The idea started about four years ago when Scarborough developed a separate corporate structure that could serve as a third-party asset manager for 401(k) assets held by Scarborough Capital clients. Soon, Scarborough recognized he'd created something of value for other planners.

Planners who become customers of Retirement Management Systems agree to pay the company a flat fee of $20 a month for each client retirement plan the company handles. The firm allows planners to keep tabs on their clients' assets in qualifying retirement plans without taking on the accompanying fiduciary obligations, Scarborough says. Users set the stage for the time when their clients retire or switch jobs and roll over 401(k) assets to accounts managed directly by the planner - and might boost the advisors' revenues in the interim by allowing them to charge a premium for the service.

Scarborough concedes that Retirement Management Systems has yet to turn a profit. When it launched, he lost about $15,000 a month. The financial hemorrhaging has eased, he says, to about $4,000 a month. But Scarborough believes planners will find the value of the service, and he oozes optimism about the future. With little direct competition, he notes that Americans' 401(k) assets are vast.

Asked how he afforded the time away from his planning business to develop Retirement Management Systems, Scarborough laughs. "You hire people who are brighter than you," he says. "I have 11 guys who started out as interns with me." Five of them have bought the planning firm while Scarborough, 60, stakes his future on his newer business.



Alan Moore, a planner at Serenity Financial Consulting in Milwaukee, began his advising practice just this year and manages $3 million in assets. Moore already has a side business: Through it, Moore offers other planners both prepackaged and customized blog posts they can use to communicate with clients and try to raise their firms' place in search engine rankings. He charges about $900 for 15 customized posts. Moore believes his company fills a void. For planners "to take the time out of their day - possibly two to four hours - to write a blog" can be a drain.

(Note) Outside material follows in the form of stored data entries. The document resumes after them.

$ cat src/rtl/counter_cmd_seq.sv
// Command sequencer driving the control pins of a 16-bit up/down counter.
// Optional `CMD_SEQ_ABORT_EN adds an abort input that cuts a count run short.
module counter_cmd_seq #(
  parameter int WIDTH = 16,
  parameter int LEN_W = 8
) (
  input  logic             clk,
  input  logic             rst_,
  input  logic             cmd_valid,
  output logic             cmd_ready,
  input  logic [1:0]       cmd_op,
  input  logic [WIDTH-1:0] cmd_arg,
`ifdef CMD_SEQ_ABORT_EN
  input  logic             abort,
`endif
  output logic [WIDTH-1:0] data_in,
  output logic             ld_cnt,
  output logic             updn_cnt,
  output logic             count_enb,
  output logic             busy,
  output logic             done
);

  localparam logic [1:0] OP_NOP  = 2'b00;
  localparam logic [1:0] OP_LOAD = 2'b01;
  localparam logic [1:0] OP_UP   = 2'b10;
  localparam logic [1:0] OP_DN   = 2'b11;

  typedef enum logic [1:0] {S_IDLE, S_LOAD, S_RUN} state_t;

  typedef struct packed {
    logic [WIDTH-1:0] data;
    logic             ld;
    logic             updn;
    logic             enb;
    logic             busy;
    logic             done;
  } ctl_t;

  state_t           state_q, state_d;
  logic [LEN_W-1:0] run_q, run_d;
  ctl_t             ctl_q, ctl_d;
  logic [LEN_W-1:0] cmd_len;
  logic             abort_hit;

`ifdef CMD_SEQ_ABORT_EN
  assign abort_hit = abort;
`else
  assign abort_hit = 1'b0;
`endif

  assign cmd_len   = cmd_arg[LEN_W-1:0];
  assign cmd_ready = (state_q == S_IDLE);

  always_comb begin
    state_d      = state_q;
    run_d        = run_q;
    ctl_d        = '0;
    ctl_d.ld     = 1'b1;
    ctl_d.updn   = 1'b1;
    case (state_q)
      S_IDLE: begin
        if (cmd_valid) begin
          case (cmd_op)
            OP_LOAD: begin
              state_d    = S_LOAD;
              ctl_d.ld   = 1'b0;
              ctl_d.data = cmd_arg;
            end
            OP_UP, OP_DN: begin
              // zero-length runs retire immediately like a NOP
              if (cmd_len != '0) begin
                state_d    = S_RUN;
                run_d      = cmd_len - LEN_W'(1);
                ctl_d.enb  = 1'b1;
                ctl_d.updn = (cmd_op == OP_UP);
              end else begin
                ctl_d.done = 1'b1;
              end
            end
            OP_NOP:  ctl_d.done = 1'b1;
            default: ctl_d.done = 1'b1;
          endcase
        end
      end
      S_LOAD: begin
        state_d    = S_IDLE;
        ctl_d.done = 1'b1;
      end
      S_RUN: begin
        if (abort_hit || run_q == '0) begin
          state_d    = S_IDLE;
          ctl_d.done = 1'b1;
        end else begin
          run_d      = run_q - LEN_W'(1);
          ctl_d.enb  = 1'b1;
          ctl_d.updn = ctl_q.updn;
        end
      end
      default: state_d = S_IDLE;
    endcase
    ctl_d.busy = (state_d != S_IDLE);
  end

  always_ff @(posedge clk) begin
    if (rst_) begin
      state_q    <= S_IDLE;
      run_q      <= '0;
      ctl_q      <= '0;
      ctl_q.ld   <= 1'b1;
      ctl_q.updn <= 1'b1;
    end else begin
      state_q <= state_d;
      run_q   <= run_d;
      ctl_q   <= ctl_d;
    end
  end

  assign data_in   = ctl_q.data;
  assign ld_cnt    = ctl_q.ld;
  assign updn_cnt  = ctl_q.updn;
  assign count_enb = ctl_q.enb;
  assign busy      = ctl_q.busy;
  assign done      = ctl_q.done;

endmodule

$ cat config.mk
export PLATFORM = sky130hd
export DESIGN_NAME = counter_cmd_seq
export DESIGN_NICKNAME = d
export VERILOG_FILES = /design/src/rtl/counter_cmd_seq.sv
export SDC_FILE = /design/constraint.sdc
export NUM_CORES = 1
export LEC_CHECK = 0
export ABC_AREA = 1
export BUFFER_PORTS_ARGS = -buffer_cell sky130_fd_sc_hd__buf_2
export CORE_ASPECT_RATIO = 2
export CORE_UTILIZATION = 32
export CTS_BUF_LIST = sky130_fd_sc_hd__clkbuf_4
export CTS_CLUSTER_DIAMETER = 60
export DETAILED_ROUTE_END_ITERATION = 12
export SLEW_MARGIN = 20
export SYNTH_ARGS = -nofsm -noshare
export SYNTH_HDL_FRONTEND = slang
export SYNTH_SLANG_ARGS = --single-unit
$ cat constraint.sdc
create_clock -name clk -period 4.1 [get_ports clk]
set_clock_uncertainty 0.1 [all_clocks]
set_input_delay 0.205 -clock clk [delete_from_list [all_inputs] [get_ports clk]]
set_output_delay 0.205 -clock clk [all_outputs]
set_load 0.05 [all_outputs]
### Yosys cells after proc, flatten, opt, wreduce, memory -nomap -nowiden

Index checks and enable logic that the tools add are counted.

* add/subtract/negate cells: 2
* eq/ne operators: 10
* mux-type cells: 21
* bitwise gates (word level): 3
* reductions and logical operators: 10

Operators with widths (number)
* $mux 8: 4
* $pmux 8 s2: 1
* $sub 8x1->8 const B: 2
* $mux 2: 7
* $pmux 2 s2: 3
* $logic_not 8->1: 1
* $reduce_bool 8->1: 1
* $eq 2x2->1 const B: 3
* $ne 2x2->1 const B: 3
* $reduce_and 5->1: 1
* $eq 2x1->1 const B: 2
* $logic_not 2->1: 2
* $mux 1: 4
* $ne 2x1->1 const B: 2
* $reduce_bool 2->1: 2
* $reduce_or 4->1: 1
* $not 1->1: 3
* $pmux 1 s3: 1
* $reduce_or 3->1: 1
* $pmux 1 s2: 1
* $reduce_or 2->1: 1

* bits in registers: 31
* input port bits: 21
* output and inout port bits: 22
* word-level logic and storage cells: 54

### Longest topological paths before layout

Gate-level depths: netlist (run 1).

* depth in word-level cells: 6
* depth in mapped cells: 11
* gate-level depth less buffers: 11

### Worst setup path after synthesis (run 1)

No wires, ideal clock.

* path type: register to register
* from: register state_q[1]
* to: register run_q[6]
* setup time: 109 ps
* data arrival time: 1280 ps
* data required time: 3891 ps
* setup slack: 2611 ps
* stages on the path, launching flop included: 12
* buffers on the path: 1
* clock period less this slack: 1489 ps
* cells stage by stage: dfxtp_1 > buf_6 > inv_2 > nor2_2 > nand2_2 > nand2_2 > ha_1 > nand3_1 > nand2_1 > nand3_1 > nand2_1 > inv_1

* cells in the longest elaborated chain, start to end: 3
* elaborated cells on any way between the ends: 9
* classes of those cells: eq/ne (5); mux (1); reduce/logical (3)

Ends and longest elaborated chain
* start: declaration: RTL line 40 `state_t state_q, state_d;`
* start signal: assignment: RTL line 113 `state_q <= state_d;`
* $eq 2x2->1 or $logic_not 2->1 (tied branches): RTL line 61 `case (state_q)`
* $ne 2x2->1 (no source line) (tied with other cells)
* $reduce_and 5->1 (no source line)
* end signal: assignment: RTL line 114 `run_q <= run_d;`
* end: declaration: RTL line 41 `logic [LEN_W-1:0] run_q, run_d;`

Several ways; a longest one is shown, not always the timed one.
A chain may end at the register's enable or synchronous reset.

### Worst setup path in the final report (run 1)

* from: register state_q[1]
* to: register ctl_q, in the netlist updn_cnt

* cells in the longest elaborated chain, start to end: 2
* elaborated cells on any way between the ends: 4
* classes of those cells: eq/ne (2); mux (1); reduce/logical (1)

Ends and longest elaborated chain
* $eq 2x2->1 or $logic_not 2->1 (tied branches): RTL line 61
* $pmux 2 s2 or $ne 2x2->1 (tied branches)
* end signal: assignment: RTL line 115 `ctl_q <= ctl_d;`
* end: declaration: RTL line 42 `ctl_t ctl_q, ctl_d;`

Several ways; a longest one is shown, not always the timed one.

==> results of run 1 <==
area by class of cell:
class / instances / area, um^2 / share of cell area, %
flip-flops and latches: 31 / 621 / 34.4
multi-input cells: 126 / 602 / 33.4
repair buffers: 52 / 310 / 17.2
inverters: 39 / 146 / 8.12
well taps: 52 / 65.1 / 3.61
clock buffers: 7 / 52.6 / 2.92
clock inverters: 1 / 5.00 / 0.278
state kept, by name (all words and copies together) (netlist names):
register / cells
data_in: 16
run_q: 8
state_q: 2
busy: 1
count_enb: 1
done: 1
ld_cnt: 1
updn_cnt: 1
worst max path at each step:
stage / cells after the start / start / endpoint
6_report: 7 / state_q[1] / updn_cnt
5_1_grt: 7 / state_q[1] / updn_cnt
4_1_cts: 7 / state_q[1] / updn_cnt
3_5_place_dp: 7 / state_q[1] / updn_cnt
3_3_place_gp: 7 / state_q[1] / updn_cnt
2_1_floorplan: 11 / state_q[1] / run_q[6]
logic make-up (layout without fill, tap and decap cells):
group / count (synthesis) / in the layout / share of synthesized area [%]
and+or+nand+nor: 110 / 110 / 35.8
buffers and inverters: 43 / 99 / 12.9
DFF: 31 / 31 / 44.2
AOI/OAI and AO/OA: 14 / 14 / 5.53
adders and majority gates: 1 / 1 / 0.891
xor gates and xnor gates: 1 / 1 / 0.624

When a top planner's time may be valued at $200 an hour, he says, it makes little sense to expend time on writing. In addition, he notes, some planners struggle to write, and often produce poor-quality copy. Or "it just doesn't get done," he says.

The inspiration for Moore's side business was his own success at posting blogs and improving his firm's prominence on the web. "If you Google 'Milwaukee financial planner,' I'm No. 2," he notes. "The reason I'm there is because of my blogging."

For Moore, selling to his peers represents a win-win situation. "I learn so much by blogging and hearing from other planners," he says. "It's funny, but I find it easier to advertise to financial planners than to potential clients."

His content sales have accelerated, Moore says, but "the margins of that business are much smaller." He says that whatever he and his venture partner earn from the sales goes back into the business.



About six years ago, advisor Sheryl Rowling learned that another larger company was buying the producer she had relied upon for portfolio-rebalancing software, which was then costing her about $50,000 a year.

The news worried the founder of Rowling & Associates in San Diego, which has $260 million in assets under management. "I was uneasy about whether it would remain as good a product after the acquisition," she recalls. Rowling - who won a Financial Planning's 2013 Influencer Award for tech innovation - decided to develop her own portfolio rebalancing software.

Later, at an industry conference, she saw a panel on portfolio rebalancing software drawing a big crowd. Convinced that the software she had developed worked better than some of the alternatives being hawked at the conference, she says, "I realized we had a viable product."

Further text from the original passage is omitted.